AWS Batch
User Guide

Job Timeouts

You can configure a timeout duration for your jobs so that if a job runs longer than that, AWS Batch terminates the job. For example, if you have a job that you know should only take 15 minutes to complete, but sometimes your application gets stuck in a loop and runs forever, you can set a timeout of 30 minutes to terminate the stuck job.

You specify an attemptDurationSeconds parameter, which must be at least 60 seconds, either in your job definition, or when you submit the job. When this number of seconds has passed following the job attempt's startedAt timestamp, AWS Batch terminates the job. On the compute resource, your job's container receives a SIGTERM signal to give your application a chance to shut down gracefully; if the container is still running after 30 seconds, a SIGKILL signal is sent to forcefully shut down the container.

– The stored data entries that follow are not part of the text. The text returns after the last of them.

===== src/include/resp_route_macros.svh =====
// Sizing constants for the response router and its FIFO
`ifndef RESP_ROUTE_MACROS_SVH
`define RESP_ROUTE_MACROS_SVH

// ----------------------------------------
// Requestor side
// ----------------------------------------

// Number of requestor ports, also the width of every route mask
`define RESP_NUM_REQUESTORS 4

// Width of one response data word
`define RESP_DATA_WIDTH 32

// ----------------------------------------
// Response FIFO
// ----------------------------------------

// Entries in the response FIFO, kept a power of two
`define RESP_FIFO_DEPTH 16

// Fill level that raises programmable-full
`define RESP_FIFO_PROG_THRESH 8

// Cycles the FIFO reports busy once reset is released
`define RESP_FIFO_SETTLE_CYCLES 4

`endif


===== src/logic/resp_route_pkg.sv =====
// Shared types for the response fan-out router
`include "resp_route_macros.svh"

package resp_route_pkg;

  // ----------------------------------------
  // Payload and routing vectors
  // ----------------------------------------

  // One response data word
  typedef logic [`RESP_DATA_WIDTH-1:0] resp_data_t;

  // One-hot or multi-hot requestor set
  typedef logic [`RESP_NUM_REQUESTORS-1:0] requestor_mask_t;

  // FIFO occupancy, wide enough to hold the full depth
  typedef logic [$clog2(`RESP_FIFO_DEPTH):0] fifo_count_t;

  // ----------------------------------------
  // Route level decode
  // ----------------------------------------

  // Hierarchy level the router decodes, code 3 is reserved
  typedef enum logic [1:0] {
    level_cu     = 2'd0,
    level_bundle = 2'd1,
    level_lane   = 2'd2
  } route_level_e;

endpackage : resp_route_pkg


===== src/logic/resp_sync_fifo.sv =====
// Synchronous first-word-fall-through FIFO with fill flags and a reset settle window
`include "resp_route_macros.svh"

module resp_sync_fifo import resp_route_pkg::*; #(
  parameter int          width         = $bits(resp_data_t) + 3 * `RESP_NUM_REQUESTORS,
  parameter int          depth         = `RESP_FIFO_DEPTH,
  parameter fifo_count_t prog_thresh   = `RESP_FIFO_PROG_THRESH,
  parameter int          settle_cycles = `RESP_FIFO_SETTLE_CYCLES
) (
  input  logic             ap_clk,
  input  logic             areset_control,
  input  logic [width-1:0] din,
  input  logic             wr_en,
  input  logic             rd_en,
  output logic [width-1:0] dout,
  output logic             empty,
  output logic             full,
  output logic             prog_full,
  output logic             busy
);

  localparam int ptr_w    = $clog2(depth);
  localparam int cnt_w    = ptr_w + 1;
  localparam int settle_w = $clog2(settle_cycles + 1);

  logic [width-1:0]    mem [depth];
  logic [ptr_w-1:0]    wr_ptr;
  logic [ptr_w-1:0]    rd_ptr;
  logic [cnt_w-1:0]    count;
  logic [settle_w-1:0] settle_cnt;
  logic                do_wr;
  logic                do_rd;

  // ----------------------------------------
  // Accepted operations
  // ----------------------------------------
  // Nothing moves while settling, a write into a full FIFO is dropped
  assign do_wr = wr_en & ~full & ~busy;
  assign do_rd = rd_en & ~empty & ~busy;

  // ----------------------------------------
  // Storage and pointers
  // ----------------------------------------
  always_ff @(posedge ap_clk) begin
    if (do_wr) begin
      mem[wr_ptr] <= din;
    end
  end

  // Pointers wrap naturally since depth is a power of two
  always_ff @(posedge ap_clk) begin
    if (areset_control) begin
      wr_ptr <= '0;
      rd_ptr <= '0;
      count  <= '0;
    end else begin
      if (do_wr) begin
        wr_ptr <= wr_ptr + 1'b1;
      end
      if (do_rd) begin
        rd_ptr <= rd_ptr + 1'b1;
      end
      case ({do_wr, do_rd})
        2'b10:   count <= count + 1'b1;
        2'b01:   count <= count - 1'b1;
        default: count <= count;
      endcase
    end
  end

  // Head word shows up without a read
  assign dout = mem[rd_ptr];

  // ----------------------------------------
  // Flags and settle counter
  // ----------------------------------------
  assign empty     = (count == '0);
  assign full      = (count == cnt_w'(depth));
  assign prog_full = (count >= cnt_w'(prog_thresh));

  always_ff @(posedge ap_clk) begin
    if (areset_control) begin
      settle_cnt <= settle_w'(settle_cycles);
    end else if (settle_cnt != '0) begin
      settle_cnt <= settle_cnt - 1'b1;
    end
  end

  assign busy = (settle_cnt != '0);

endmodule : resp_sync_fifo
### config.mk
export PLATFORM = sky130hd
export DESIGN_NAME = golden_buffer
export DESIGN_NICKNAME = d
export VERILOG_FILES = /design/src/logic/shadow_pkg.sv /design/src/logic/golden_buffer.sv
export SDC_FILE = /design/constraint.sdc
export NUM_CORES = 2
export LEC_CHECK = 0
export BUFFER_PORTS_ARGS = -buffer_cell sky130_fd_sc_hd__buf_2
export CAP_MARGIN = 10
export CORE_MARGIN = 8
export CORE_UTILIZATION = 45
export CTS_CLUSTER_DIAMETER = 200
export DETAILED_ROUTE_END_ITERATION = 10
export MAX_ROUTING_LAYER = met4
export PLACE_DENSITY = 0.71
export SYNTH_ARGS = -nofsm -noshare
export SYNTH_HDL_FRONTEND = slang
export SYNTH_SLANG_ARGS = --single-unit
### constraint.sdc
create_clock -name clk -period 7.3 [get_ports clk]
set_input_delay 1.825 -clock clk [delete_from_list [all_inputs] [get_ports clk]]
set_output_delay 1.825 -clock clk [all_outputs]
set_load 0.02 [all_outputs]
### src/logic/shadow_pkg.sv
`default_nettype none

package shadow_pkg;

  // buffer geometry
  localparam int ADDR_W = 9;
  localparam int DATA_W = 8;

  // one entry per address
  localparam int DEPTH = 1 << ADDR_W;

  // one extra bit so a full mismatch of every entry still fits
  localparam int COUNT_W = ADDR_W + 1;

  // final address of a scan
  localparam logic [ADDR_W-1:0] LAST_ADDR = ADDR_W'(DEPTH - 1);

endpackage

`default_nettype wire
### src/logic/golden_buffer.sv
`default_nettype none

module golden_buffer import shadow_pkg::*; (
  input  logic              clk,
  input  logic              rst,
  input  logic              gold_wen,
  input  logic [ADDR_W-1:0] gold_addr,
  input  logic [DATA_W-1:0] gold_data,
  input  logic              step,
  input  logic [ADDR_W-1:0] scan_addr,
  output logic [DATA_W-1:0] rdata
);

  logic [DATA_W-1:0] mem [DEPTH];
  logic [DEPTH-1:0]  valid;
  logic              pend_valid;
  logic [ADDR_W-1:0] pend_addr;
  logic [DATA_W-1:0] pend_data;
  logic              commit;
  logic [ADDR_W-1:0] commit_addr;
  logic [DATA_W-1:0] commit_data;

  // a request in the step cycle bypasses the slot
  assign commit      = step & (gold_wen | pend_valid);
  assign commit_addr = gold_wen ? gold_addr : pend_addr;
  assign commit_data = gold_wen ? gold_data : pend_data;

  // single pending slot, newest request wins
  always_ff @(posedge clk) begin
    if (gold_wen) begin
      pend_addr <= gold_addr;
      pend_data <= gold_data;
    end
  end

  always_ff @(posedge clk) begin
    if (rst) begin
      pend_valid <= 1'b0;
    end else if (step) begin
      pend_valid <= 1'b0;
    end else if (gold_wen) begin
      pend_valid <= 1'b1;
    end
  end

  always_ff @(posedge clk) begin
    if (commit) begin
      mem[commit_addr] <= commit_data;
    end
  end

  always_ff @(posedge clk) begin
    if (rst) begin
      valid <= '0;
    end else if (commit) begin
      valid[commit_addr] <= 1'b1;
    end
  end

  // read side matches the implementation shadow
  always_ff @(posedge clk) begin
    rdata <= valid[scan_addr] ? mem[scan_addr] : '0;
  end

endmodule

`default_nettype wire

After elaboration in Yosys (flattened, before gate mapping):

Memory sizes are Yosys's and may differ from the RTL's. A register that Yosys moved wholly into a read port is not among the register bits.
Cells that the tools add are included.

* register bits after elaboration: 530
* latch bits: 0
* bits in writable memories: 4096
* ROM bits: 0
* bits of input ports: 30
* output and inout bits: 8
* logic and storage cells: 22
* memories: 1

Memory list
* mem: words 512, width 8, read ports 1, clocked after Yosys merged registers in 1, wr ports 1, line golden_buffer.sv:14 `logic [DATA_W-1:0] mem [DEPTH];`

* $add $sub $neg: 0
* multipliers: 0
* divide/modulo/power cells: 0
* order comparisons: 3
* equality and inequality tests: 0
* shift operators: 0
* muxes and demuxes: 8
* bitwise gates (word level): 3
* reduce and logical (&&, ||, !) cells: 3

Operator list (count)
* $or 512x512->512: 1
* $lt 9x10->1 const B: 2
* $bmux 1 s9: 1
* $demux 1 s9: 1
* $ge 9x1->1 const B: 1
* $mux 9: 1
* $mux 8: 1
* $mux 1: 4
* $reduce_or 2->1: 1
* $and 1x1->1: 1
* $logic_and 1x1->1: 1
* $logic_not 1->1: 1
* $or 1x1->1: 1

Longest topological paths before layout:

* depth in word-level cells: 6
* depth in mapped cells: 14

Worst setup path after synthesis:

Ideal clock, no wire load.

* path type: input-to-reg
* start: in gold_wen
* end: mem mem[0][0] (data pin)
* setup time: 0.912 ns
* arrival time: 5.999 ns
* data required time: 6.388 ns
* setup slack: 0.389 ns
* cell stages on the path: 3
* path buffers: 2
* cell sequence: buf_2 clkbuf_1 mux2_2

* longest elaborated chain between the ends: 1

Ends and longest elaborated chain
* start: declaration: line golden_buffer.sv:6 `input logic gold_wen,`
* $mux 8
* named net commit_data[0]: line golden_buffer.sv:21 `logic [DATA_W-1:0] commit_data;`
* end: declaration: line golden_buffer.sv:14

The timed path passes the listed nets, and every way through them passes these cells.

Final worst setup path:

* start: in scan_addr[1]
* end: reg rdata[3] (read register of mem)

* longest elaborated chain between the ends: 3

Ends and longest elaborated chain
* start: declaration: line golden_buffer.sv:10 `input logic [ADDR_W-1:0] scan_addr,`
* $bmux 1 s9: line golden_buffer.sv:62 `rdata <= valid[scan_addr] ? mem[scan_addr] : '0;`
* $mux 1 (not written as such): line golden_buffer.sv:62
* $logic_not 1->1 (no source line)
* end: declaration: line golden_buffer.sv:11 `output logic [DATA_W-1:0] rdata`

Several ways; a longest one is shown, not always the timed one. The select of a mux whose other input is x is not followed.
A chain may end at the register's enable or synchronous reset.

==> run_results.csv <==
group,metric,value,unit
run_status,status,"completed",
synthesis,ys_top_cells_by_count,"4096 x edfxtp_1, 1494 x nor2_1, 916 x mux4_2, 538 x dfxtp_1, 383 x mux2i_1",
worst_setup_path,crit_type,"in2reg",
hold_path,hp-class,"reg2reg",
timing,skew,0.05178,ns
cts,clk_latency,0.99,ns
route,wl_met3,52.77,mm
timing,rsz0062_at_grt,"no",
cts,post_cts_buffers,0,
place,hpwl,286.7,mm
cts,htree_levels,5,
cts,cts.sinks,4634,
synthesis,post_synth.cell_area_avg,19.04,um2
worst_setup_path,r2r_cells,6,
power,p_leak,63.05,nW
route,drcViolationCount,0,
timing,maxSlewViolCount,0,
route,drt-initial-drc-count,13700,
worst_setup_path,cp.required,8.12,ns
die,num_io_pins,38,
synthesis,synthCells,9383,
synthesis,synth-seq-cells,4634,
global_route,grt_max_degree,157,
worst_setup_path,cp-start-kind,"input port",
synthesis,yosys.cell_count.top_type,"edfxtp_1",
timing,finalCritPeriodShare,74.96,%
die,row_count,231,
synthesis,synthArstFlopShare,0,%
worst_setup_path,cp.arrival,6.30,ns
power,ir_drop,0.0002519,V
synthesis,yosysUniqueCellTypes,79,
global_route,antenna_found_initial,24,
synthesis,synth-main-ff-cell,"edfxtp_1",
route,met1_length,179.1,mm
timing,slew_headroom,6.212,%
cts,cts_buffer_depth,4,
flow_run,maxCapViolations,0,
global_route,grt.total_usage,22.87,%
synthesis,synth.top_cell.area_share,68.84,%
synthesis,synth_seq_area_share,74.87,%
synthesis,netlist_area,0.1787,mm2
route,wl_met2,222.8,mm
timing,timing.setup.tns,0,ns
timing,tightest_slew,1.389,ns
cts,tritoncts,"done",
synthesis,yosys.area.top_type,"edfxtp_1",
synthesis,synthTopCellsByArea,"edfxtp_1 69%, mux4_2 12%, dfxtp_1 6.0%, nor2_1 3.1%, mux2i_1 2.1%",
global_route,grt_pass1_vias,93660,
place,io_buffers,37,
cts,cts.reportedPaths.clkPinSlew,0.06,ns
route,dr.pass1.iters,6,
timing,fin_hold_ws,0.4653,ns
timing,hold_viol_final,0,
route,top_layer,"met4",
die,dieWidth,646.1,um
cts,ctsHoldBuffers,0,
synthesis,syn_nets,9413,
power,power_density,279.7,mW/mm2
timing,max_freq,182.8,MHz
worst_setup_path,worstPathMaxFanout,49,
die,fp.coreArea,0.3957,mm2
worst_setup_path,worst_setup_path_end_kind,"flop",
die,chipHeight,646.1,um
timing,period_needed,5.472,ns
place,gp_congestion,0.8974,
layout,fill_cells,30570,
timing,setup_viol,0,
cts,cts_root_buf,"clkbuf_16",
route,totalWireLength,476.2,mm
route,routedWlPerCell,31.39,um
place,dp_slack,1.028,ns
global_route,grt_pass1_wl,679.2,mm
route,vias,95220,
global_route,grt_overflow_total,0,
timing,fin_ws,1.828,ns
layout,layout.nets,9538,
die,dieArea,0.4175,mm2
cts,cts_buffers,437,
layout,drive_gt1_share,20.27,%
route,drtAntennaViolNets,0,
layout,area_growth,11.62,%
route,vias_per_cell,6.278,
cts,cts_resized,0,
synthesis,yosys_warnings,0,
die,start_util,45.15,%
layout,final_util,50.40,%
hold_path,holdPathStages,2,
synthesis,synth_edf_count,4096,
[worst max-delay path, stage by stage]
cell,delay [ns]
buf_8,0.39
clkinv_1,0.91
buf_4,0.51
a221oi_1,0.30
a211oi_1,0.15
a211oi_1,0.81
a211oi_1,0.31
a211oi_1,0.69
a211oi_1,0.11
[cells in the final DEF, fill, tap and decap left out, drive strengths merged, types with 39 or more instances in the layout]
cell / Yosys / layout
a211oi: 80 / 80
a21oi: 154 / 154
a22oi: 291 / 291
buf: 282 / 261
bufinv: 0 / 46
clkbuf: 293 / 610
clkinv: 2 / 140
dfxtp: 538 / 538
edfxtp: 4096 / 4096
mux2: 39 / 39
mux2i: 383 / 383
mux4: 1002 / 1002
nand2: 89 / 89
nand3: 52 / 52
nor2: 1494 / 1494
nor3: 47 / 47
o21ba: 46 / 46
o221ai: 68 / 68
o22ai: 86 / 86
[per-layer routing]
metal	GRT usage, %	vias up
met2	34.70	6221
met4	9.121	0
li1	-	38180
met3	4.340	1034
met1	30.77	49780
met5	-	-
[layout make-up]
type | instances | area, um2 | share of cell area [%]
Sequential cell | 4634 | 133800 | 67.07
Multi-Input combinational cell | 4158 | 41520 | 20.82
Clock buffer | 609 | 12360 | 6.197
Tap cell | 5242 | 6559 | 3.289
Timing Repair Buffer | 262 | 2663 | 1.335
Clock inverter | 214 | 2422 | 1.215
Antenna cell | 33 | 82.58 | 0.04141
Inverter | 15 | 65.06 | 0.03262
[stage by stage]
stage	cells	area (um2)	power (W)
3_3_place_gp	14310	184600	0.03289
5_1_grt	15160	199400	0.05698
3_5_place_dp	14310	184600	0.03298
2_1_floorplan	9383	178700	0.03177
4_1_cts	15130	199300	0.05586
6_report	15170	199400	0.05578
[cell families (layout without fill, tap and decap cells)]
| kind of cell | after synthesis | count (layout) | synth area share [%] |
|---|---|---|---|
| DFF | 4634 | 4634 | 74.87 |
| muxes | 1424 | 1424 | 15.20 |
| buffers and inverters | 591 | 1100 | 2.085 |
| and+or+nand+nor | 1816 | 1816 | 4.090 |
| other | 0 | 33 | 0 |
| AOI/OAI and AO/OA | 918 | 918 | 3.752 |
[where the power goes]
group | leakage [nW] | internal, W | switching, W
Clock | 7.25 | 0.0135 | 0.00986
Combinational | 14.6 | 0.000893 | 0.00229
Sequential | 41.2 | 0.0292 | 0.0000351
Total | 63.0 | 0.0436 | 0.0122
[flip-flops by register name (all words and copies together) (netlist names)]
register    cells
pend_addr       9
pend_valid      1
mem          4096
pend_data       8
rdata           8
valid         512
[path summary, 6_finish.rpt]
kind	endpoint	start	slack, ns
worst min-delay path	valid[439]$_SDFFE_PP0P_	valid[439]$_SDFFE_PP0P_	0.47
worst max-delay path	rdata[3]$_SDFF_PN0_	scan_addr[1]	1.83
worst max register to register	mem[387][2]$_DFFE_PP_	pend_addr[4]$_DFF_P_	3.01
worst min register to register	valid[439]$_SDFFE_PP0P_	valid[439]$_SDFFE_PP0P_	0.47
(Power assumes the default switching activity.)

Timeout terminations are handled on a best-effort basis, and you should not expect your timeout termination to happen exactly when the job attempt times out (it may take a few seconds longer). If your application requires precise timeout execution, you should implement this logic within the application. If you have a large number of jobs timing out concurrently, the timeout terminations behave as a first in, first out queue, where jobs are terminated in batches.

If a job is terminated for exceeding the timeout duration, it is not retried. If a job attempt fails on its own, then it can retry if retries are enabled, and the timeout countdown is started over for the new attempt.

For array jobs, child jobs have the same timeout configuration as the parent job.

To submit an AWS Batch job with a timeout configuration, see Submitting a Job.